Return every line of the records that includes the string "Largest".

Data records
BEGIN

==> config.mk <==
export PLATFORM = sky130hd
export DESIGN_NAME = fixed_point_requantizer
export DESIGN_NICKNAME = d
export VERILOG_FILES = /design/src/rtl/fixed_point_requantizer.sv
export SDC_FILE = /design/constraint.sdc
export NUM_CORES = 1
export LEC_CHECK = 0
export CORE_MARGIN = 4
export CORE_UTILIZATION = 45
export CTS_BUF_LIST = sky130_fd_sc_hd__clkbuf_8
export CTS_CLUSTER_SIZE = 12
export DETAILED_ROUTE_END_ITERATION = 16
export PLACE_DENSITY = 0.78
export SLEW_MARGIN = 10
export SYNTH_ARGS = -nofsm -noshare
export SYNTH_HDL_FRONTEND = slang
export SYNTH_SLANG_ARGS = --single-unit
==> constraint.sdc <==
create_clock -name clk -period 3.6 [get_ports clk]
set_input_delay 0.72 -clock clk [delete_from_list [all_inputs] [get_ports clk]]
set_output_delay 0.72 -clock clk [all_outputs]
set_load 0.1 [all_outputs]
==> src/rtl/fixed_point_requantizer.sv <==
// ============================================================================
// fixed_point_requantizer
//
// Purpose
//   Narrows LANES parallel fixed-point samples from WIDTH_IN to WIDTH_OUT
//   bits. Each lane is divided by 2^D (D = WIDTH_IN - WIDTH_OUT), rounded
//   according to the per-beat rounding mode, and then saturated to the
//   output range. All lanes share one valid/ready handshake. The datapath is
//   a two-stage pipeline with full-throughput backpressure.
//
//   Stage 1 registers the truncated (floor) value of each lane and a one-bit
//   "round up" decision. Stage 2 registers the incremented value after
//   saturation, along with the per-lane saturation flags.
//
// Parameters
//   WIDTH_IN   input sample width per lane
//   WIDTH_OUT  output sample width per lane (must not exceed WIDTH_IN)
//   LANES      number of lanes sharing the handshake
//   IS_SIGNED  1 = two's-complement samples, 0 = unsigned samples
//
// Ports
//   clk        rising-edge clock
//   rst        asynchronous, active-high reset
//   s_valid    input beat valid
//   s_ready    block can accept an input beat
//   s_data     input lanes; lane k occupies [k*WIDTH_IN +: WIDTH_IN]
//   s_mode     rounding mode, captured with the beat:
//                0 floor, 1 half-up (+inf), 2 half-to-even,
//                3 half-away-from-zero
//   m_valid    output beat valid
//   m_ready    downstream accepts the output beat
//   m_data     output lanes; lane k occupies [k*WIDTH_OUT +: WIDTH_OUT]
//   m_sat      per-lane flag, set when that lane was clamped
//   sat_clr    synchronous clear of sat_count (wins over an increment)
//   sat_count  number of output transfers with any m_sat bit set,
//              saturating at 16'hFFFF
// ============================================================================
module fixed_point_requantizer #(
    parameter int WIDTH_IN  = 16,
    parameter int WIDTH_OUT = 8,
    parameter int LANES     = 4,
    parameter int IS_SIGNED = 1
) (
    input  logic                         clk,
    input  logic                         rst,
    input  logic                         s_valid,
    output logic                         s_ready,
    input  logic [LANES*WIDTH_IN-1:0]    s_data,
    input  logic [1:0]                   s_mode,
    output logic                         m_valid,
    input  logic                         m_ready,
    output logic [LANES*WIDTH_OUT-1:0]   m_data,
    output logic [LANES-1:0]             m_sat,
    input  logic                         sat_clr,
    output logic [15:0]                  sat_count
);

    localparam int D   = WIDTH_IN - WIDTH_OUT;
    localparam int WX  = WIDTH_OUT + 2;     // stage-2 width, absorbs the +1 carry
    localparam bit SGN = (IS_SIGNED != 0);

    generate
        if (WIDTH_IN < 1 || WIDTH_OUT < 1 || LANES < 1 || WIDTH_OUT > WIDTH_IN) begin : g_bad_params
            $error("fixed_point_requantizer: illegal parameters WIDTH_IN=%0d WIDTH_OUT=%0d LANES=%0d",
                   WIDTH_IN, WIDTH_OUT, LANES);
        end
    endgenerate

    typedef enum logic [1:0] {
        RND_FLOOR     = 2'd0,
        RND_HALF_UP   = 2'd1,
        RND_HALF_EVEN = 2'd2,
        RND_HALF_AWAY = 2'd3
    } round_mode_t;

    // ------------------------------------------------------------------
    // Handshake / pipeline control
    // ------------------------------------------------------------------
    logic s1_valid;
    logic s1_load;      // stage 1 may take a new (possibly empty) beat
    logic s2_load;      // stage 2 may take a new (possibly empty) beat

    assign s2_load = !m_valid || m_ready;
    assign s1_load = !s1_valid || s2_load;
    // Reset is folded in so that s_ready is low for the whole reset
    // interval, even before any clock edge has occurred.
    assign s_ready = !rst && s1_load;

    // ------------------------------------------------------------------
    // Stage 1 combinational: floor value and round-up decision per lane
    // ------------------------------------------------------------------
    logic [WIDTH_OUT-1:0] nxt_trunc [LANES];
    logic [LANES-1:0]     nxt_inc;

    generate
        if (D > 0) begin : g_round
            always_comb begin
                logic [WIDTH_IN-1:0] lane;
                logic [D-1:0]        rem;
                logic [D-1:0]        half;
                logic                above;
                logic                at_half;
                logic                neg;
                round_mode_t         mode;

                mode    = round_mode_t'(s_mode);
                nxt_inc = '0;
                lane    = '0;
                rem     = '0;
                half    = '0;
                above   = 1'b0;
                at_half = 1'b0;
                neg     = 1'b0;
                for (int unsigned k = 0; k < LANES; k++) begin
                    lane    = s_data[k*WIDTH_IN +: WIDTH_IN];
                    rem     = lane[D-1:0];
                    half    = '0;
                    half[D-1] = 1'b1;
                    above   = (rem > half);
                    at_half = (rem == half);
                    neg     = SGN & lane[WIDTH_IN-1];
                    // Dropping the low bits of a two's-complement value is
                    // already floor(), so only a +1 decision is ever needed.
                    nxt_trunc[k] = lane[WIDTH_IN-1:D];
                    case (mode)
                        RND_FLOOR:     nxt_inc[k] = 1'b0;
                        RND_HALF_UP:   nxt_inc[k] = above | at_half;
                        RND_HALF_EVEN: nxt_inc[k] = above | (at_half & lane[D]);
                        RND_HALF_AWAY: nxt_inc[k] = above | (at_half & !neg);
                        default:       nxt_inc[k] = 1'b0;
                    endcase
                end
            end
        end else begin : g_pass
            // No bits are discarded, so the rounding mode has no effect.
            logic mode_unused;
            assign mode_unused = ^s_mode;

            always_comb begin
                nxt_inc = '0;
                for (int unsigned k = 0; k < LANES; k++) begin
                    nxt_trunc[k] = s_data[k*WIDTH_IN +: WIDTH_OUT];
                end
            end
        end
    endgenerate

    // ------------------------------------------------------------------
    // Stage 1 registers
    // ------------------------------------------------------------------
    logic [WIDTH_OUT-1:0] s1_trunc [LANES];
    logic [LANES-1:0]     s1_inc;

    always_ff @(posedge clk or posedge rst) begin
        if (rst) begin
            s1_valid <= 1'b0;
            s1_inc   <= '0;
            for (int unsigned k = 0; k < LANES; k++) begin
                s1_trunc[k] <= '0;
            end
        end else if (s1_load) begin
            s1_valid <= s_valid;
            if (s_valid) begin
                s1_trunc <= nxt_trunc;
                s1_inc   <= nxt_inc;
            end
        end
    end

    // ------------------------------------------------------------------
    // Stage 2 combinational: apply increment, then clamp
    // ------------------------------------------------------------------
    logic [LANES*WIDTH_OUT-1:0] nxt_data;
    logic [LANES-1:0]           nxt_sat;

    always_comb begin
        logic [WX-1:0]        sum;
        logic [WIDTH_OUT-1:0] clamp;

        nxt_data = '0;
        nxt_sat  = '0;
        sum      = '0;
        clamp    = '0;
        for (int unsigned k = 0; k < LANES; k++) begin
            sum = {{2{SGN & s1_trunc[k][WIDTH_OUT-1]}}, s1_trunc[k]} + WX'(s1_inc[k]);
            if (SGN) begin
                // In range only while the top three bits agree; the MSB tells
                // which rail was crossed.
                clamp = {WIDTH_OUT{~sum[WX-1]}};
                clamp[WIDTH_OUT-1] = sum[WX-1];
                if ((sum[WX-1:WX-3] != 3'b000) && (sum[WX-1:WX-3] != 3'b111)) begin
                    nxt_sat[k] = 1'b1;
                    nxt_data[k*WIDTH_OUT +: WIDTH_OUT] = clamp;
                end else begin
                    nxt_data[k*WIDTH_OUT +: WIDTH_OUT] = sum[WIDTH_OUT-1:0];
                end
            end else begin
                // Unsigned values can only overflow upward.
                if (sum[WX-1:WX-2] != 2'b00) begin
                    nxt_sat[k] = 1'b1;
                    nxt_data[k*WIDTH_OUT +: WIDTH_OUT] = '1;
                end else begin
                    nxt_data[k*WIDTH_OUT +: WIDTH_OUT] = sum[WIDTH_OUT-1:0];
                end
            end
        end
    end

    // ------------------------------------------------------------------
    // Stage 2 registers (these drive the outputs directly)
    // ------------------------------------------------------------------
    always_ff @(posedge clk or posedge rst) begin
        if (rst) begin
            m_valid <= 1'b0;
            m_data  <= '0;
            m_sat   <= '0;
        end else if (s2_load) begin
            m_valid <= s1_valid;
            if (s1_valid) begin
                m_data <= nxt_data;
                m_sat  <= nxt_sat;
            end
        end
    end

    // ------------------------------------------------------------------
    // Saturation event counter
    // ------------------------------------------------------------------
    always_ff @(posedge clk or posedge rst) begin
        if (rst) begin
            sat_count <= '0;
        end else if (sat_clr) begin
            sat_count <= '0;
        end else if (m_valid && m_ready && (|m_sat) && (sat_count != '1)) begin
            sat_count <= sat_count + 16'd1;
        end
    end

endmodule
# Word-level counts from Yosys, hierarchy flattened
# Index checks and enable logic that the tools add are counted.
# W data, S select, Z words.
# totals
regBits	90
inputBits	71
word_cells	95
# op_classes
bitwise	24
mux	14
reduce_logical	26
addsub	5
n_lt_le_gt_ge	4
eq_ne	12
# op_table
cell	n
$add A8 B2 Y9	4
$eq A8 B8 Y1 const B	4
$gt A8 B8 Y1 const B	4
$mux W16	2
$mux W8	4
$add A16 B1 Y16 const B	1
$ne A16 B16 Y1 const B	1
$pmux W1 S4	4
$ne A3 B3 Y1 const B	4
$or A1 B1 Y1	12
$reduce_bool A3 Y1	4
$and A1 B1 Y1	8
$logic_and A1 B1 Y1	8
$logic_not A1 Y1	7
$eq A2 B2 Y1 const B	2
$mux W1	4
$not A1 Y1	4
$reduce_and A2 Y1	2
$reduce_or A4 Y1	1
$eq A2 B1 Y1 const B	1
$logic_not A2 Y1	1
$logic_or A1 B1 Y1	2
$reduce_bool A2 Y1	1

# Logic depth before layout (Yosys ltp)
# logic_depth
word_depth	5
ltp_mapped	7
ltp_nobuf	6

# Worst setup path before layout
# OpenSTA, ideal clock, no wires.
# synth_path
kind	input port to output port
from	input rst
to	output s_ready
required_ps	2880
stages	2
arrival_time_ps	3552
path_slack_ps	-672
path_cell_list	inv_1 -> and2_1
# synth_between
elab_chain_cells	2
# synth_lines
item	line_no	rtl
start, declared	45	input logic rst,
$logic_not A1 Y1 (no line)	n/a	
$logic_and A1 B1 Y1	87	assign s_ready = !rst && s1_load;
end, declared	47	output logic s_ready,
# Every way passes these cells.

# Final worst setup path
# layout_path
from	register sat_count[4]
to	output sat_count[4]
# layout_lines
item	line_no	rtl
start, declared	55	output logic [15:0] sat_count
start signal, assigned	235	sat_count <= sat_count + 16'd1;
# No word-level cell between the ends.

==> reports/summary.txt <==
P_leak - 2.45 nW
RD Place Congestion - 0.895
Worst Hold End - m_data[23]
Pin count of the biggest net entering global routing - 67
CTS tree - done
Fin nets - 634
Largest cells by area after synthesis - dfrtp_1 (49%), mux2_2 (9.1%), nand3_1 (4.1%)
Finish-stage setup viols - 0
CP bufs+invs - 1
Run status - finished clean
CP max FO - 7
Slew headroom - 0.305
DR WL/cell - 16.9 um
CP startpoint kind - flop
Yosys reg bits - 90
Buffers on Ports - 124
Avg Synthesized Cell Area - 10.5 um^2
Max-cap violations - 0
RSZ-0062 raised after global routing - no
Share of cells above drive strength 1 - 0.114
Placed cell count - 676
IO Count - 125
Clk_skew - 0.00998 ns
Fillers - 849
Placed Area - 5930 um^2
Setup crit end kind - output pin
Syn nets - 514
Die area - 11800 um^2
Design area - 6150 um^2
H-tree depth - 3
CTS root buffer - clkbuf_8
Hold WS - 0.486 ns
Ys flop type - dfrtp_1
Die Ht - 109 um
Largest stage delay on the critical path - 1.21 ns
Sequential area share after synthesis - 0.495
FP Rows - 36
Clock transition at path regs - 0.09 ns
Final Hold Fails - 0
CP top delay family - buffers and inverters
Global-route usage over all layers - 0.207
CORE AREA - 9820 um^2
Post_cts resized - 0
Crit path time final - 2.77 ns
Crit-path cells - clkdlybuf4s50_1
First-pass GRT wire length - 19300 um
Period utilization - 0.771
Share of Yosys cell area claimed by the top area cell type - 0.495
Worst-margin pin slew - 1.03 ns
Pre-Repair DR Iteration Count - 5
Overflow after GRT - 0
Hold depth - 1
Syn Inst Count - 434
Vias in the first global route - 4020
Die X-Extent - 109 um
Reg2Reg Launch Point - sat_count[9]
Hold Buf Count CTS - 0
Final routed DRC violation total - 0
Syn Std Cell Area - 4550 um^2
Crit path DAT - 2.05 ns
Worst Path Required - 2.88 ns
Initial antenna violation count - 0
1st-iter DRT viols - 198
Reg2Reg Capture Point - sat_count[9]
Max Clock Freq - 360 MHz
Number of enable flip-flop cells after synthesis - 0
Yosys warning count - 0
Clock Tree Buf Depth - 2
Vias per inst - 5.76
Setup TNS - 0 ns
TritonCTS buffer count - 9
Non-Filler Instances - 692
Area Overhead vs Synth - 35.0%
Post-DRT Antenna Nets - 0
Post-synth top area cell - dfrtp_1
Worst skew pair latency - 0.36 ns
Slowest-stage cell, CP - clkdlybuf4s50_1
Post-synthesis cell type count - 47
DRT Wirelength - 11700 um
FF-to-FF path depth - 4
Inserted Diodes - 0
Maximum vdd drop - 0.291 mV
Count of pins over their slew limit - 0
Vias - 3984
Post-synth ARST share - 1.00
Crit path kind - reg -> out
Hold Path Class - reg -> reg
HP Start - m_data[23]
Initial Utilization - 0.464
TritonCTS Sinks - 90
HPWL after DPL - 8710 um
Pwr/cell area - 556 nW/um^2
R2r setup slk - 1.34 ns
Setup bufs post-CTS - 0
[report_power, final]
part / switching [mW] / internal, mW / total [mW]
clock: 0.361 / 0.389 / 0.750
sequential: 0.147 / 1.16 / 1.31
combinational: 0.956 / 0.406 / 1.36
[worst reg2reg max path: cells and delay by family, from the launching register on]
family,cells,cell delay (ns)
DFF,1,0.49
AOI/OAI and AO/OA,1,0.28
and+or+nand+nor,3,1.40
[cells in the final DEF, fill, tap and decap left out, types with 3 or more instances in the layout]
master,count
a21oi_1,21
a22o_1,5
nand2b_1,6
mux2i_1,3
ha_1,9
a311oi_1,3
clkdlybuf4s50_1,123
and4_1,3
xnor2_1,8
nor2_1,28
or3_1,6
a211oi_1,4
nand3_1,37
or4_1,8
and3_1,10
mux2_2,37
nand4_1,5
xor2_1,8
clkinvlp_4,3
and2_1,4
dfrtp_1,90
a31oi_1,5
o21ai_0,27
buf_4,4
clkbuf_8,9
o31ai_1,6
a221o_1,16
a21o_1,4
nand2_1,26
nor3_1,7
nor4_1,9
[cells by family (layout without fill, tap and decap cells)]
family | after synthesis | in the layout | synth area share
simple gates | 157 | 157 | 0.182
flops | 90 | 90 | 0.495
mux | 40 | 40 | 0.0981
fa+ha+maj | 9 | 9 | 0.0247
compound gates | 101 | 101 | 0.152
buf+inv | 21 | 146 | 0.0187
xor+xnor | 16 | 16 | 0.0308
[registers in the layout, indices dropped and copies added, names as in the netlist]
| register | count |
|---|---|
| m_data | 32 |
| m_sat | 4 |
| m_valid | 1 |
| s1_inc | 4 |
| s1_trunc | 32 |
| s1_valid | 1 |
| sat_count | 16 |
[synth_stat cells (all sizes together) (7+ instances only)]
cell type	n
a21oi	21
nand2	27
o21ai	27
or4	8
nand3	37
clkbuf	17
nor2	28
xnor2	8
xor2	8
and3	10
nor4	10
dfrtp	90
mux2	37
a221o	16
nor3	7
ha	9
[metrics by stage]
step	total power, mW	util	setup WS, ns
after global routing	3.56	0.626	0.777
final	3.42	0.626	0.825
after floorplan	2.29	-	0.135
after CTS	3.45	0.626	0.819
after global placement	2.66	0.604	0.907
after detailed placement	2.69	0.604	0.751
[layer usage]
layer	share of wire	track usage	vias up	wire length, um
met4	0.016	0.0667	0	188
met3	0.066	0.0460	14	772
met2	0.50	0.350	149	5790
met5	0	0	-	0
met1	0.42	0.264	1934	4920
li1	-	-	1887	-
[cell type report]
class | instances | area, um^2 | area share
Multi-Input combinational cell | 323 | 2220 | 0.361
Sequential cell | 90 | 2250 | 0.366
Clock buffer | 9 | 124 | 0.0201
Timing Repair Buffer | 128 | 1280 | 0.208
Inverter | 2 | 11.3 | 0.00183
Tap cell | 133 | 166 | 0.0271
Clock inverter | 7 | 93.8 | 0.0153
[how the worst max path moves through the flow]
| stage | start | endpoint | slack, ns | cells after the start |
|---|---|---|---|---|
| after floorplan | rst | s_ready | 0.13 | 2 |
| after global placement | m_ready | m_data[0] | 0.91 | 5 |
| after detailed placement | m_ready | m_data[0] | 0.75 | 5 |
| after CTS | sat_count[4] | sat_count[4] | 0.82 | 1 |
| after global routing | sat_count[10] | sat_count[10] | 0.78 | 1 |
| final | sat_count[4] | sat_count[4] | 0.83 | 1 |
Note: power is estimated with default switching activity, not from simulation.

END

== Result of this exercise ==
Largest cells by area after synthesis - dfrtp_1 (49%), mux2_2 (9.1%), nand3_1 (4.1%)
Largest stage delay on the critical path - 1.21 ns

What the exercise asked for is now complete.